Biden Admin To End Vaccine Requirement For International Travelers And Federal Employees

Haley Kennington

The Biden Administration has announced it will end all COVID-19 vaccine requirements for international travel on May 11, 2023. The United States has had COVID travel restrictions in place since 2020.

The White House announced it will also end vaccine requirements for federal employees and contractors. These requirements are set to end the same day that the country’s COVID-19 “public health emergency” expires.

A statement from the White House on May 1 said that while vaccination is an important tool for the health and safety of employees and the “efficiency” of workplaces, these measures are “no longer necessary.”

“HHS and DHS announced today that they will start the process to end their vaccination requirements for Head Start educators, CMS-certified healthcare facilities, and certain noncitizens at the land border. In the coming days, further details related to ending these requirements will be provided.”

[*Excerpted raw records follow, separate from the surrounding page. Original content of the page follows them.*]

**config.mk**
```make
export PLATFORM = sky130hd
export DESIGN_NAME = ahb_to_fpga_sram
export DESIGN_NICKNAME = d
export VERILOG_FILES = /design/src/rtl/ahb_to_fpga_sram.sv
export SDC_FILE = /design/constraint.sdc
export NUM_CORES = 1
export LEC_CHECK = 0
export CORE_UTILIZATION = 45
export CTS_CLUSTER_DIAMETER = 200
export CTS_CLUSTER_SIZE = 10
export DETAILED_ROUTE_END_ITERATION = 10
export DONT_BUFFER_PORTS = 1
export GPL_TIMING_DRIVEN = 0
export REMOVE_ABC_BUFFERS = 1
export SYNTH_ARGS = -nofsm -noshare
export SYNTH_HDL_FRONTEND = slang
export SYNTH_SLANG_ARGS = --single-unit
```
**constraint.sdc**
```tcl
create_clock -name HCLK -period 8.86 [get_ports HCLK]
set_input_delay 0.443 -clock HCLK [delete_from_list [all_inputs] [get_ports HCLK]]
set_output_delay 0.443 -clock HCLK [all_outputs]
set_load 0.03 [all_outputs]
```
**src/rtl/ahb_to_fpga_sram.sv**
```systemverilog
// AHB-Lite slave bridging to a single-port synchronous FPGA SRAM through a one-entry write buffer.
// Optional macro AHB_SRAM_RAW_FWD_EN: forward buffered bytes to matching reads instead of stalling them.
module ahb_to_fpga_sram #(
  parameter int AW = 16
) (
  input  logic          HCLK,
  input  logic          HRESETn,
  input  logic          HSEL,
  input  logic [AW-1:0] HADDR,
  input  logic [1:0]    HTRANS,
  input  logic [2:0]    HSIZE,
  input  logic          HWRITE,
  input  logic [31:0]   HWDATA,
  input  logic          HREADY,
  output logic          HREADYOUT,
  output logic [31:0]   HRDATA,
  output logic          HRESP,
  input  logic [31:0]   SRAMRDATA,
  output logic [AW-3:0] SRAMADDR,
  output logic [31:0]   SRAMWDATA,
  output logic [3:0]    SRAMWEN,
  output logic          SRAMCS
);

  typedef enum logic {ST_IDLE = 1'b0, ST_STALL = 1'b1} state_t;

  state_t        r_state;
  logic          r_hreadyout;
  logic          r_rd_dphase;
  logic          r_wr_pend;
  logic          r_buf_valid;
  logic [AW-3:0] r_stall_addr;
  logic [AW-3:0] r_wr_addr;
  logic [AW-3:0] r_buf_addr;
  logic [3:0]    r_wr_lanes;
  logic [3:0]    r_buf_lanes;
  logic [31:0]   r_buf_data;

  logic          w_accept;
  logic          w_rd_req;
  logic          w_wr_req;
  logic [AW-3:0] w_addr_word;
  logic [3:0]    w_lanes;
  logic          w_load;
  logic          w_hit_buf;
  logic          w_hit_pend;
  logic          w_conflict;
  logic          w_rd_stall;
  logic          w_stall_hit;
  logic          w_rd_issue;
  logic          w_drain;
  logic          w_wt;
  logic [31:0]   w_rd_data;
  logic          w_unused;

  assign w_unused    = HTRANS[0];
  assign w_accept    = HSEL & HTRANS[1] & HREADY;
  assign w_rd_req    = w_accept & ~HWRITE & (r_state == ST_IDLE);
  assign w_wr_req    = w_accept & HWRITE;
  assign w_addr_word = HADDR[AW-1:2];
  assign w_load      = r_wr_pend & HREADY;
  assign w_hit_buf   = r_buf_valid & (r_buf_addr == w_addr_word);
  assign w_hit_pend  = r_wr_pend & (r_wr_addr == w_addr_word);
  // Buffer full while its successor is about to load: the old entry must leave now.
  assign w_conflict  = r_buf_valid & w_load;

  always_comb begin
    case (HSIZE)
      3'd0:    w_lanes = 4'b0001 << HADDR[1:0];
      3'd1:    w_lanes = HADDR[1] ? 4'b1100 : 4'b0011;
      default: w_lanes = 4'b1111;
    endcase
  end

`ifdef AHB_SRAM_RAW_FWD_EN
  logic [AW-3:0] r_rd_addr;
  logic          w_fwd_hit;

  assign w_rd_stall  = w_rd_req & w_conflict;
  assign w_stall_hit = 1'b0;
  assign w_fwd_hit   = r_buf_valid & (r_buf_addr == r_rd_addr);

  for (genvar gi = 0; gi < 4; gi++) begin : g_merge
    assign w_rd_data[8*gi +: 8] = (w_fwd_hit && r_buf_lanes[gi]) ?
                                  r_buf_data[8*gi +: 8] : SRAMRDATA[8*gi +: 8];
  end

  always_ff @(posedge HCLK) begin
    if (w_rd_issue) r_rd_addr <= SRAMADDR;
  end
`else
  assign w_rd_stall  = w_rd_req & (w_conflict | w_hit_buf | w_hit_pend);
  assign w_stall_hit = r_buf_valid & (r_buf_addr == r_stall_addr);
  assign w_rd_data   = SRAMRDATA;
`endif

  assign HRDATA    = r_rd_dphase ? w_rd_data : 32'h0;
  assign HREADYOUT = r_hreadyout;
  assign HRESP     = 1'b0;

  // SRAM port arbitration; everything is gated during reset so a buffered write dies with it.
  always_comb begin
    SRAMCS     = 1'b0;
    SRAMWEN    = 4'h0;
    SRAMADDR   = w_addr_word;
    SRAMWDATA  = r_buf_data;
    w_rd_issue = 1'b0;
    w_drain    = 1'b0;
    w_wt       = 1'b0;
    if (HRESETn) begin
      if (r_state == ST_STALL) begin
        SRAMCS = 1'b1;
        if (w_stall_hit) begin
          SRAMWEN  = r_buf_lanes;
          SRAMADDR = r_buf_addr;
          w_drain  = 1'b1;
        end else begin
          SRAMADDR   = r_stall_addr;
          w_rd_issue = 1'b1;
        end
      end else if (w_rd_req && !w_rd_stall) begin
        SRAMCS     = 1'b1;
        w_rd_issue = 1'b1;
      end else if (r_buf_valid) begin
        SRAMCS   = 1'b1;
        SRAMWEN  = r_buf_lanes;
        SRAMADDR = r_buf_addr;
        w_drain  = 1'b1;
      end else if (w_rd_stall) begin
        // Empty buffer, read hits the write in its data phase: write it straight through.
        SRAMCS    = 1'b1;
        SRAMWEN   = r_wr_lanes;
        SRAMADDR  = r_wr_addr;
        SRAMWDATA = HWDATA;
        w_wt      = 1'b1;
      end
    end
  end

  always_ff @(posedge HCLK) begin
    if (!HRESETn) begin
      r_state     <= ST_IDLE;
      r_hreadyout <= 1'b1;
      r_rd_dphase <= 1'b0;
      r_wr_pend   <= 1'b0;
      r_buf_valid <= 1'b0;
    end else begin
      r_rd_dphase <= w_rd_issue;
      if (HREADY) begin
        r_wr_pend <= w_wr_req;
        if (w_wr_req) begin
          r_wr_addr  <= w_addr_word;
          r_wr_lanes <= w_lanes;
        end
      end
      if (w_load && !w_wt) begin
        r_buf_valid <= 1'b1;
        r_buf_addr  <= r_wr_addr;
        r_buf_lanes <= r_wr_lanes;
        r_buf_data  <= HWDATA;
      end else if (w_drain) begin
        r_buf_valid <= 1'b0;
      end
      case (r_state)
        ST_IDLE: begin
          if (w_rd_stall) begin
            r_state      <= ST_STALL;
            r_stall_addr <= w_addr_word;
            r_hreadyout  <= 1'b0;
          end
        end
        ST_STALL: begin
          if (!w_stall_hit) begin
            r_state     <= ST_IDLE;
            r_hreadyout <= 1'b1;
          end
        end
        default: r_state <= ST_IDLE;
      endcase
    end
  end

endmodule
```
==> impl_metrics.tcl <==
set metrics [dict create \
    status "finished clean" \
    synth_area_um2 4520 \
    clock_sinks 87 \
    rsz0062_at_grt "false" \
    max_freq_ghz 0.224 \
    p_per_area_nw_per_um2 158 \
    num_vias 2903 \
    grt_max_degree 33 \
    drc 0 \
    path_class "register to primary output" \
    cts.clk_slew.worst_paths_ns 0.09 \
    routed_wirelength_um 10900 \
    netlist_instances 333 \
    port_buffers 0 \
    yosysMostFrequentCell "edfxtp_1" \
    crit_required_ns 8.42 \
    clockBufferDepth 2 \
    boundaryPins 175 \
    via_per_inst 6.14 \
    initial_core_util 0.463 \
    synth_common_cells "edfxtp_1, xnor2_1, and2_1" \
    ys_warn_count 0 \
    finalMaxSlewViolations 0 \
    min_from "HADDR[9]" \
    path_cells "xnor2_1 -> nand4_1 -> or4_4 -> a31oi_2 -> nand2_1 -> a32oi_1" \
    cp.arrival_ns 4.02 \
    gp_congestion 0.801 \
    min_period_over_period 0.503 \
    dr.pass1.iters 7 \
    nFillCells 827 \
    tightest_slew_ns 1.29 \
    cpPeakStageDelay_ns 0.83 \
    power_leakage_nw 1.57 \
    core_um2 9770 \
    hold_viol 0 \
    cts_buffers 9 \
    postPlaceCellArea_um2 4720 \
    finish.instance_area_um2 4920 \
    slew-limit-headroom 0.136 \
    final_antenna_net_count 0 \
    synth_top_cell_area_share 0.545 \
    yosys.cell_types.count 38 \
    synthArstFlopShare 0 \
    clock-skew-final_ns 0.0119 \
    ys_ff_latch 87 \
    cts.hold.buffers_added 0 \
    grt_pass1_wl_um 15900 \
    cts-resized-gates 0 \
    rr_startpoint "r_buf_addr[11]$_DFFE_PP_" \
    synth.largest_area_cell "edfxtp_1" \
    wire_per_inst_um 23.1 \
    die_h_um 102 \
    synth.area.top_cells "edfxtp_1, mux2_4, xnor2_1" \
    antenna_found_initial 1 \
    crit_start "r_buf_addr[11]$_DFFE_PP_" \
    clockRootBuffer "clkbuf_8" \
    crit_slowest_cell "a32oi_1" \
    dieArea_um2 10500 \
    fin_crit_ns 4.46 \
    h-tree-depth 3 \
    rows 36 \
    antenna_cells 0 \
    end_kind "primary output" \
    first_iter_violations 195 \
    irDropWorstVdd_mv 0.0848 \
    post_cts.repair.setup_buffers 0 \
    areaGrowthSynthToFinish_pct 8.83 \
    avgSynthCellArea_um2 13.6 \
    drive_gt1_frac 0.188 \
    synthFlopType "edfxtp_1" \
    seq_area_frac_synth 0.567 \
    fin_setup_tns_ns 0 \
    dp_hpwl_um 8160 \
    max_cap_violations 0 \
    cts_tree "yes" \
    nets 425 \
    clkLatencyLatePin_ns 0.36 \
    min_path_type "input port to register" \
    startpoint_type "register" \
    setup_violations 0 \
    grt_util_all_layers 0.211 \
    grt_pass1_vias 2748 \
    synth-edff-count 82 \
    cp_max_fo 16 \
    die_x_um 102 \
    overflow 0 \
]
-- critical path, delay by kind of cell (launching register included) --
kind	cells	cell delay (ns)
flip-flops	1	0.45
XOR/XNOR	1	0.18
AO/OA/AOI/OAI	2	1.64
AND/OR/NAND/NOR	3	1.38
-- layout by cell type, fill, tap and decap left out, types with 5 or more instances in the layout --
| cell type | n |
|---|---|
| and2_1 | 34 |
| nand3_1 | 7 |
| dfxtp_1 | 5 |
| a32oi_1 | 14 |
| edfxtp_1 | 82 |
| a21oi_1 | 16 |
| nand4_1 | 12 |
| mux2_2 | 6 |
| xnor2_1 | 42 |
| buf_6 | 6 |
| o21ai_0 | 19 |
| clkbuf_8 | 9 |
| a222oi_1 | 14 |
| mux2_4 | 26 |
| a22o_1 | 5 |
-- routing by layer --
layer | GRT usage | vias to the layer above | share of wire
met4 | 0.0604 | 0 | 0.016
met5 | 0 | - | 0
met2 | 0.368 | 156 | 0.52
met1 | 0.247 | 1428 | 0.39
met3 | 0.0718 | 15 | 0.071
li1 | - | 1304 | -
-- final timing paths --
kind	endpoint	slack [ns]	depth (start not counted)
hold reg to reg	r_buf_lanes[2]$_DFFE_PP_	0.46	0
hold / removal	r_wr_addr[7]$_DFFE_PP_	0.17	0
setup / recovery	SRAMADDR[4]	4.40	6
setup reg to reg	r_stall_addr[0]$_DFFE_PP_	6.17	5
-- layout make-up --
cell class / count / area [um2] / share of cell area
clock buffer: 10 / 128 / 0.0259
clock inverter: 6 / 68.8 / 0.0140
inverter: 3 / 11.3 / 0.00229
multi-input combinational: 225 / 1850 / 0.375
sequential: 87 / 2560 / 0.521
tap: 133 / 166 / 0.0338
timing repair buffer: 9 / 138 / 0.0280
-- per-stage QoR --
stage               std cells  utilization  total power, mW  setup slack (ns)  hold slack (ns)
floorplan                 315            -            0.500              3.84            0.427
global placement          448        0.467            0.508              2.07            0.433
detailed placement        457        0.483            0.509              4.75            0.437
CTS                       473        0.503            0.784              4.32            0.148
global route              473        0.503            0.803              4.11            0.136
finish                    473        0.503            0.778              4.40            0.167
-- registers in the layout, indices dropped and copies added, names as in the netlist --
signal        count
HREADYOUT         1
r_buf_addr       14
r_buf_data       32
r_buf_lanes       4
r_buf_valid       1
r_rd_dphase       1
r_stall_addr     14
r_state           1
r_wr_addr        14
r_wr_lanes        4
r_wr_pend         1
-- cell families (layout without fill, tap and decap cells) --
kind of cell	after synthesis	count (layout)	share of synthesized area
xor+xnor	42	42	0.0813
simple gates	77	77	0.103
other cells	1	1	0.000829
mux	32	32	0.101
compound gates	73	73	0.117
buf+inv	21	28	0.0302
flops	87	87	0.567
-- power breakdown --
| part | internal [mW] | total (mW) | switching [mW] |
|---|---|---|---|
| Sequential | 0.451 | 0.453 | 0.00233 |
| Combinational | 0.0146 | 0.0466 | 0.0319 |
| Clock | 0.132 | 0.278 | 0.146 |
No activity file was read; power rests on OpenSTA's default activity.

The statement also said that since January 2021, COVID-19 deaths declined by 95 percent and hospitalizations are down almost 91 percent.

Since 2020, the United States has required that roughly 3.5 million federal workers and contractors receive the COVID-19 vaccine and countless subsequent boosters. Similar requirements were in place for air travelers entering the country too.

This resulted in almost 270 million Americans receiving at least one vaccine.

The Department of Homeland Security issued its own statement on May 1.

“Beginning May 12, 2023, DHS will no longer require non-U.S. travelers entering the United States via land ports of entry and ferry terminals to be fully vaccinated against COVID-19 and provide related proof of vaccination upon request.”

The DHS stated it also intends to rescind Title 19 travel restrictions, which could only end with the expiration of the country’s public health emergency and the Presidential Proclamation on air travel.

On Monday, April 10, 2023, the President signed H.J.Res.7 into law. This terminated the national emergency related to the COVID-19 pandemic. It also teed up the end to restrictions still in place as a result of the national emergency.

The end of the COVID-19 vaccination requirements for international travel will coincide with the end of Trump’s Title 42, which prevented 2.5 million border crossings by turning away migrants trying to enter the US.

Title 42 also ends on May 11, 2023.

As The Publica recently reported, “The policy states that it will end when the public health emergency is over or when the CDC Director determines further introduction of COVID-19 has declined and it is no longer necessary to protect public health. In the past, the Biden admin temporarily lifted Title 42 through a CDC order. Several Republican states unsuccessfully sued to keep the policy in place.”

Less than two weeks ago, the FDA tweeted that “monovalent Moderna and Pfizer-BioNTech COVID-19 vaccines were no longer authorized for use in the United States.”

Monovalent vaccines require two shots. Since their introduction during the pandemic, this vaccination schedule was required for many to keep their jobs or travel internationally.

The new FDA recommendation is a single bivalent vaccine. Pfizer and Moderna have both released newer versions of their jabs that include a new component to specifically target the omicron variant.